Oracle 10g から AWR や ADDM といった自己診断機能が導入されました。
実際に使ってみると AWRレポートや ADDMレポートは非常に便利な機能で、これらを使い出すと以前のバージョンから提供されている Statspack など面倒で使ってられなくなります。
ところが、Oracle の技術情報を解説する書籍やサイトを見ると、いまだに Statspack を中心に解説しています。
なぜなのか不思議に思っていたのですが、どうやら AWR や ADDM の機能は Enterprise Edition でかつ Oracle Diagnostics Pack というオプションライセンスを購入していないと使用できないということのようです。
しかし、実際には Oracle を普通にインストールすれば、ライセンスがなくともこれらの機能を普通に使えてしまいます。
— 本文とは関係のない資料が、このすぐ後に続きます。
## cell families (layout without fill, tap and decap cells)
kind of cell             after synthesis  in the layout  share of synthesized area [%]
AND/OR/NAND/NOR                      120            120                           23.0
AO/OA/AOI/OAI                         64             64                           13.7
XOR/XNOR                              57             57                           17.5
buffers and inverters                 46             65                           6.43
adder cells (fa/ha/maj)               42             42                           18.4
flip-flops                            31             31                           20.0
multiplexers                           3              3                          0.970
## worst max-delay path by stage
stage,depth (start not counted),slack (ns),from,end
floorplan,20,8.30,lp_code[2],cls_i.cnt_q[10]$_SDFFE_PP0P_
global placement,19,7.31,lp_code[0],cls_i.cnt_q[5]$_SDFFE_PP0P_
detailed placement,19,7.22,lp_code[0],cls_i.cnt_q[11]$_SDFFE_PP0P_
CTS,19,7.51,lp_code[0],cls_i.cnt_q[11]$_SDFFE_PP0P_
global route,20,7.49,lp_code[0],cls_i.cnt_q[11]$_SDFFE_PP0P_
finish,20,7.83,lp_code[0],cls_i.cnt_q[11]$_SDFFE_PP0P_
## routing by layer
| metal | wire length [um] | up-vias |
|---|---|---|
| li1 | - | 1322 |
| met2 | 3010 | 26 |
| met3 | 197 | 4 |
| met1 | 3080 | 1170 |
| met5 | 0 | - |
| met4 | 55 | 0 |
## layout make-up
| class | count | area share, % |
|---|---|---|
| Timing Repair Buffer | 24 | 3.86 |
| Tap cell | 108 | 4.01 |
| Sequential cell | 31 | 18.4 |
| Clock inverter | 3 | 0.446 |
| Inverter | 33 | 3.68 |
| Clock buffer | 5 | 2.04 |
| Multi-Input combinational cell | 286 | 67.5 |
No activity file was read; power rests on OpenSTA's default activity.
===== src/rtl/pmx_pkg.sv =====
package pmx_pkg;
  localparam int PAGE_BITS  = 5;
  localparam int DISP_BITS  = 10;
  localparam int FRAME_BITS = 10;
  localparam int PROT_BITS  = 2;
  localparam int NUM_SETS   = 2;

  localparam int ENTRY_W   = FRAME_BITS + PROT_BITS;
  localparam int LADDR_W   = PAGE_BITS + DISP_BITS;
  localparam int PADDR_W   = FRAME_BITS + DISP_BITS;
  localparam int NUM_PAGES = 1 << PAGE_BITS;
  localparam int SET_BITS  = (NUM_SETS > 1) ? $clog2(NUM_SETS) : 1;
  localparam int WP_BIT    = FRAME_BITS;      // write guard
  localparam int RP_BIT    = FRAME_BITS + 1;  // read guard

  // strobes from control to datapath
  typedef struct packed {
    logic [NUM_SETS-1:0]  load;
    logic [PAGE_BITS-1:0] index;
    logic [ENTRY_W-1:0]   data;
    logic                 xlateOn;
  } mapCtl_t;
endpackage


===== src/rtl/pmx_ctrl.sv =====
module pmx_ctrl
  import pmx_pkg::*;
(
  input  logic                 clk,
  input  logic                 rst_n,
  input  logic                 mapEnable,
  input  logic                 wrEn,
  input  logic [SET_BITS-1:0]  wrSel,
  input  logic [PAGE_BITS-1:0] wrIndex,
  input  logic [ENTRY_W-1:0]   wrData,
  input  logic                 reqValid,
  input  logic                 reqWrite,
  input  logic [ENTRY_W-1:0]   selEntry,
  output mapCtl_t              ctl,
  output logic                 fault,
  output logic                 memStrobe
);
  logic readBlocked;
  logic writeBlocked;

  for (genvar s = 0; s < NUM_SETS; s++) begin : g_load
    assign ctl.load[s] = wrEn && (wrSel == SET_BITS'(s));
  end

  assign ctl.index   = wrIndex;
  assign ctl.data    = wrData;
  assign ctl.xlateOn = mapEnable;

  always_comb begin
    readBlocked  = !reqWrite && selEntry[RP_BIT];
    writeBlocked =  reqWrite && selEntry[WP_BIT];
    fault        = reqValid && mapEnable && (readBlocked || writeBlocked);
    memStrobe    = reqValid && !fault;
  end

  p_strobe_fault_excl_r9: assert property (@(posedge clk) disable iff (!rst_n)
    !(memStrobe && fault));
  p_fault_needs_req_r9: assert property (@(posedge clk) disable iff (!rst_n)
    fault |-> reqValid);
  p_no_fault_bypass_r8: assert property (@(posedge clk) disable iff (!rst_n)
    !mapEnable |-> !fault);
  p_read_fault_cause_r6: assert property (@(posedge clk) disable iff (!rst_n)
    (fault && !reqWrite) |-> selEntry[RP_BIT]);
  p_write_fault_cause_r7: assert property (@(posedge clk) disable iff (!rst_n)
    (fault && reqWrite) |-> selEntry[WP_BIT]);
endmodule


===== src/rtl/pmx_datapath.sv =====
module pmx_datapath
  import pmx_pkg::*;
(
  input  logic                clk,
  input  logic                rst_n,
  input  mapCtl_t             ctl,
  input  logic [SET_BITS-1:0] reqSrc,
  input  logic [LADDR_W-1:0]  reqAddr,
  output logic [ENTRY_W-1:0]  selEntry,
  output logic [PADDR_W-1:0]  physAddr
);
  logic [ENTRY_W-1:0]   mapReg   [NUM_SETS][NUM_PAGES];
  logic [ENTRY_W-1:0]   setEntry [NUM_SETS];
  logic [PAGE_BITS-1:0] page;

  assign page = reqAddr[LADDR_W-1:DISP_BITS];

  always_ff @(posedge clk or negedge rst_n) begin
    if (!rst_n) begin
      for (int s = 0; s < NUM_SETS; s++)
        for (int p = 0; p < NUM_PAGES; p++)
          mapReg[s][p] <= ENTRY_W'(p);
    end else begin
      for (int s = 0; s < NUM_SETS; s++)
        if (ctl.load[s]) mapReg[s][ctl.index] <= ctl.data;
    end
  end

  for (genvar s = 0; s < NUM_SETS; s++) begin : g_setRead
    assign setEntry[s] = mapReg[s][page];
  end

  always_comb begin
    selEntry = setEntry[reqSrc];
    if (ctl.xlateOn)
      physAddr = {selEntry[FRAME_BITS-1:0], reqAddr[DISP_BITS-1:0]};
    else
      physAddr = PADDR_W'(reqAddr);
  end

  p_onehot_load_r3: assert property (@(posedge clk) disable iff (!rst_n)
    $onehot0(ctl.load));
  p_dma_untouched_r4: assert property (@(posedge clk) disable iff (!rst_n)
    (ctl.load[0] && !ctl.load[1]) |=>
      mapReg[1][$past(ctl.index)] == $past(mapReg[1][ctl.index]));
  p_cpu_untouched_r4: assert property (@(posedge clk) disable iff (!rst_n)
    (ctl.load[1] && !ctl.load[0]) |=>
      mapReg[0][$past(ctl.index)] == $past(mapReg[0][ctl.index]));
endmodule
「Oracle Database ライセンス情報」というドキュメントを見ると、オプションのライセンスに関して以下のように書かれています。
ここで説明するオプション、パックまたはその他の製品を使用するには、個別にライセンスの購入が必要です。 これらのオプション、パックまたはその他の製品が、製品CD またはダウンロード・ファイルに含まれていたり、受け取ったマニュアルに説明が記載されていても、適切なライセンスを購入しなければ使用権限は与えられません。
なんと、”使えるけど使ってはならない”ということのようです。
詳細を見ると
・この画面は見ちゃだめ
・このリンクはクリックしちゃだめ。
・このパッケージは使っちゃだめ。
・このビューは見ちゃだめ。
・このビューのこの列の値がこれこれの行は見ちゃだめ。
・このスクリプトは使っちゃだめ。
なんてことが事細かく書かれています。
しかし、こんなに細かく列挙されても覚えきれないですよね。
しかも、他のマニュアルや Oracle 関連書籍の中にはこれらの機能にライセンスが必要なことが明記されてないものも多いので、気づかずについつい使ってしまうのも無理のないことかと思います。
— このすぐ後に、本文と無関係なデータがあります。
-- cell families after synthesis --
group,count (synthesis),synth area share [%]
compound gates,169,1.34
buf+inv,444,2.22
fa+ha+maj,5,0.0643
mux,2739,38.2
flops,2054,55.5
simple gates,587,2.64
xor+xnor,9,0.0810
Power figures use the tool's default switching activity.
10g のリリース2 からは Enterprise Manager に関しては「管理パックのアクセス権」という画面でライセンスを購入していないオプションに関連する画面にアクセスできないよう制限をかけることができるようですが、これもこのように設定すればの話ですし、SQL*Plus などから直接パッケージやビューやスクリプトにアクセスする分には制限はかかりません。
エディションの違いで使えない機能のように、ORA-00439エラーが発生し、使おうと思っても使えないようにしてくれるか、あるいは標準ではインストールされないようにしてくれればいいと思うのですが...
というかそうなっていてしかるべきかと思うのですがねぇ...
しかし、現状はユーザーが注意するしかないようです。
私も Oracle を購入する立場になく、普段は開発者ライセンスを使用しているため、ライセンスに対する意識が希薄でしたが、こういった機能を使用したアプリケーションをうっかり本番環境にリリースしてしまわないとも限らないですから気をつけなければなりません。